Zendegi
- First UK edition cover
- Author: Greg Egan
- Language: English
- Genre: Science fiction
- Publisher: Gollancz
- Publication date: June 2010
- Publication place: United Kingdom
- Media type: Print (hardcover)
- Pages: 332
- ISBN: 978-0-575-08617-3

= Zendegi =

2010 novel by Greg Egan

Zendegi is a science fiction novel by Australian author Greg Egan, first published in the United Kingdom by Gollancz in June 2010. It is set in Iran in the near future and deals with mapping the human brain, virtual reality and the liberalization of Iran. The title of the book means "life" in Persian; the name of the virtual reality system featured in the story is Zendegi-ye Behtar (زندگی بهتر), Persian for "better life".

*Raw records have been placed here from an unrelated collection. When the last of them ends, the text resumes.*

`src/rtl/dotTimingPkg.sv`:
```
package dotTimingPkg;

  // strobes passed from the position control to the output datapath
  typedef struct packed {
    logic running;   // positions are live this cycle
    logic hsAct;     // inside horizontal sync
    logic vsAct;     // inside vertical sync
    logic hAct;      // inside the horizontal active window
    logic vAct;      // inside the vertical active window
    logic frameTop;  // first clock of the frame
  } timingStrobe_t;

  // index of each panel pin in the polarity stage
  localparam int PIN_HS = 0;
  localparam int PIN_VS = 1;
  localparam int PIN_DE = 2;
  localparam int PIN_COUNT = 3;

endpackage

```
`src/rtl/dotTimingCtrl.sv`:
```
module dotTimingCtrl
  import dotTimingPkg::*;
#(
  parameter int H_W = 12,
  parameter int V_W = 11
) (
  input  logic           clk,
  input  logic           rstN,
  input  logic           runEn,
  input  logic [H_W-1:0] hPeriod,
  input  logic [H_W-1:0] hsWidth,
  input  logic [H_W-1:0] hWait,
  input  logic [H_W-1:0] hValid,
  input  logic [V_W-1:0] frameLines,
  input  logic [V_W-1:0] vsWidth,
  input  logic [V_W-1:0] vWait,
  input  logic [V_W-1:0] vValid,
  output timingStrobe_t  strobe
);

  // one extra bit so sums and +1 comparisons cannot wrap
  localparam int HX = H_W + 1;
  localparam int VX = V_W + 1;

  logic [H_W-1:0] hCnt;
  logic [V_W-1:0] vCnt;
  logic           lineEnd;
  logic           frameEnd;
  logic [HX-1:0]  hWinEnd;
  logic [VX-1:0]  vWinEnd;

  assign lineEnd  = ({1'b0, hCnt} + HX'(1)) >= {1'b0, hPeriod};
  assign frameEnd = ({1'b0, vCnt} + VX'(1)) >= {1'b0, frameLines};
  assign hWinEnd  = {1'b0, hWait} + {1'b0, hValid};
  assign vWinEnd  = {1'b0, vWait} + {1'b0, vValid};

  always_ff @(posedge clk or negedge rstN) begin
    if (!rstN) begin
      hCnt <= '0;
      vCnt <= '0;
    end else if (!runEn) begin
      hCnt <= '0;
      vCnt <= '0;
    end else if (lineEnd) begin
      hCnt <= '0;
      vCnt <= frameEnd ? '0 : vCnt + V_W'(1);
    end else begin
      hCnt <= hCnt + H_W'(1);
    end
  end

  always_comb begin
    strobe.running  = runEn;
    strobe.hsAct    = hCnt < hsWidth;
    strobe.vsAct    = vCnt < vsWidth;
    strobe.hAct     = (hCnt >= hWait) && ({1'b0, hCnt} < hWinEnd);
    strobe.vAct     = (vCnt >= vWait) && ({1'b0, vCnt} < vWinEnd);
    strobe.frameTop = (hCnt == '0) && (vCnt == '0);
  end

endmodule

```
`src/rtl/dotTimingOut.sv`:
```
module dotTimingOut
  import dotTimingPkg::*;
(
  input  logic          clk,
  input  logic          rstN,
  input  timingStrobe_t strobe,
  input  logic          syncOn,
  input  logic          dePresent,
  input  logic          hsPolHigh,
  input  logic          vsPolHigh,
  input  logic          dePolHigh,
  output logic          hsyncOut,
  output logic          vsyncOut,
  output logic          deOut,
  output logic          pixReq,
  output logic          frameStart
);

  logic [PIN_COUNT-1:0] actQ;
  logic [PIN_COUNT-1:0] polHigh;
  logic [PIN_COUNT-1:0] pinLvl;
  logic                 reqQ;
  logic                 topQ;
  logic                 reqNext;

  assign reqNext = strobe.running && strobe.hAct && strobe.vAct;

  always_ff @(posedge clk or negedge rstN) begin
    if (!rstN) begin
      actQ <= '0;
      reqQ <= 1'b0;
      topQ <= 1'b0;
    end else begin
      actQ[PIN_HS] <= strobe.running && strobe.hsAct && syncOn;
      actQ[PIN_VS] <= strobe.running && strobe.vsAct && syncOn;
      actQ[PIN_DE] <= reqNext && dePresent;
      reqQ         <= reqNext;
      topQ         <= strobe.running && strobe.frameTop;
    end
  end

  assign polHigh[PIN_HS] = hsPolHigh;
  assign polHigh[PIN_VS] = vsPolHigh;
  assign polHigh[PIN_DE] = dePolHigh;

  // polarity applied after the register so a change shows at once
  for (genvar i = 0; i < PIN_COUNT; i++) begin : g_pol
    assign pinLvl[i] = polHigh[i] ? actQ[i] : ~actQ[i];
  end

  assign hsyncOut   = pinLvl[PIN_HS];
  assign vsyncOut   = pinLvl[PIN_VS];
  assign deOut      = pinLvl[PIN_DE];
  assign pixReq     = reqQ;
  assign frameStart = topQ;

endmodule

```
`src/rtl/dotTimingGen.sv`:
```
module dotTimingGen
  import dotTimingPkg::*;
#(
  parameter int H_W = 12,
  parameter int V_W = 11
) (
  input  logic           clk,
  input  logic           rstN,
  input  logic           runEn,
  input  logic           syncOn,
  input  logic           dePresent,
  input  logic           hsPolHigh,
  input  logic           vsPolHigh,
  input  logic           dePolHigh,
  input  logic [H_W-1:0] hPeriod,
  input  logic [H_W-1:0] hsWidth,
  input  logic [H_W-1:0] hWait,
  input  logic [H_W-1:0] hValid,
  input  logic [V_W-1:0] frameLines,
  input  logic [V_W-1:0] vsWidth,
  input  logic [V_W-1:0] vWait,
  input  logic [V_W-1:0] vValid,
  output logic           hsyncOut,
  output logic           vsyncOut,
  output logic           deOut,
  output logic           pixReq,
  output logic           frameStart
);

  timingStrobe_t strobe;

  dotTimingCtrl #(.H_W(H_W), .V_W(V_W)) ctrl (
    .clk(clk), .rstN(rstN), .runEn(runEn),
    .hPeriod(hPeriod), .hsWidth(hsWidth), .hWait(hWait), .hValid(hValid),
    .frameLines(frameLines), .vsWidth(vsWidth), .vWait(vWait), .vValid(vValid),
    .strobe(strobe)
  );

  dotTimingOut dpath (
    .clk(clk), .rstN(rstN), .strobe(strobe),
    .syncOn(syncOn), .dePresent(dePresent),
    .hsPolHigh(hsPolHigh), .vsPolHigh(vsPolHigh), .dePolHigh(dePolHigh),
    .hsyncOut(hsyncOut), .vsyncOut(vsyncOut), .deOut(deOut),
    .pixReq(pixReq), .frameStart(frameStart)
  );

endmodule

```
`config.mk`:
```
export PLATFORM = sky130hd
export DESIGN_NAME = dotTimingGen
export DESIGN_NICKNAME = d
export VERILOG_FILES = /design/src/rtl/dotTimingPkg.sv /design/src/rtl/dotTimingCtrl.sv /design/src/rtl/dotTimingOut.sv /design/src/rtl/dotTimingGen.sv
export SDC_FILE = /design/constraint.sdc
export NUM_CORES = 1
export LEC_CHECK = 0
export BUFFER_PORTS_ARGS = -buffer_cell sky130_fd_sc_hd__buf_2
export CELL_PAD_IN_SITES_DETAIL_PLACEMENT = 0
export CELL_PAD_IN_SITES_GLOBAL_PLACEMENT = 1
export CORE_MARGIN = 1.5
export CORE_UTILIZATION = 25
export CTS_CLUSTER_DIAMETER = 40
export DETAILED_ROUTE_END_ITERATION = 8
export GPL_TIMING_DRIVEN = 0
export PLACE_DENSITY = 0.54
export SLEW_MARGIN = 20
export SYNTH_ARGS = -nofsm -noshare
export SYNTH_HDL_FRONTEND = slang
export SYNTH_HIERARCHICAL = 1
export SYNTH_SLANG_ARGS = --single-unit
```
`constraint.sdc`:
```
create_clock -name clk -period 4.1 [get_ports clk]
set_clock_uncertainty 0.05 [all_clocks]
set_input_delay 1.025 -clock clk [delete_from_list [all_inputs] [get_ports clk]]
set_output_delay 1.025 -clock clk [all_outputs]
set_load 0.01 [all_outputs]
```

Zendegi was shortlisted for the 2011 Locus Award for Best Science Fiction Novel. It was translated into French by Pierre-Paul Durastanti and published in France by Le Bélial' in March 2012.

==Plot summary==

===Part 1: 2012===
Martin Seymour is an Australian news correspondent in Iran covering the 2012 Iranian parliamentary elections. The elections turn out to be a sham as many of the opposition candidates are banned, but Martin remains in Iran to cover the post election protests. Unrest escalates and the authorities are forced to hold free elections.

Nasim Golestani is an Iranian computer scientist living in exile in the United States following the execution of her father by VEVAK, the Iranian secret police. She works at MIT on the Human Connectome Project (HCP), which is attempting to produce a neural map of the human brain. She develops computer software that simulates zebra finch song production by using thousands of finch brain scans. But when Congress turns down funding for the project, Nasim returns to Iran to help rebuild her country.

===Part 2: 2027–2028===
The story moves to a liberalized Iran in 2027. Martin lives in Tehran with Mahnoosh, an Iranian political activist he married, and their six-year-old son, Javeed. Nasim heads a company in Tehran that has developed Zendegi-ye Behtar, an online multi-player virtual reality (VR) gaming platform. Zendegi uses cloud computing to run its operations across several countries. But Zendegi has to compete with several other VR providers, and Nasim looks for something new to add to Zendegi to give it an edge.

Nasim learns that HCP finally took off in the US and has published its first draft brain map based on thousands of brain scans of human organ donors. She discovers that her contributions were not used by the project – HCP's goals were aimed at helping neurologists diagnose pathologies, whereas her goal was to simulate the brain. Nasim decides to continue what she had started on HCP using the project's publicly available brain scans. Her goal is to improve the realism of Zendegi's proxies, computer-generated people that flesh-out the VR's landscape. She takes this a step further and starts taking MRI brain scans of living people. Nasim's first breakthrough comes with Virtual Azimi, a proxy she creates by scanning Ashkan Azimi, Iran's national football team captain, to record his motor skills while he replays games in his head. Virtual Azimi enables football fans to play games with Azimi's proxy, and it is a huge success, boosting Zendegi's popularity.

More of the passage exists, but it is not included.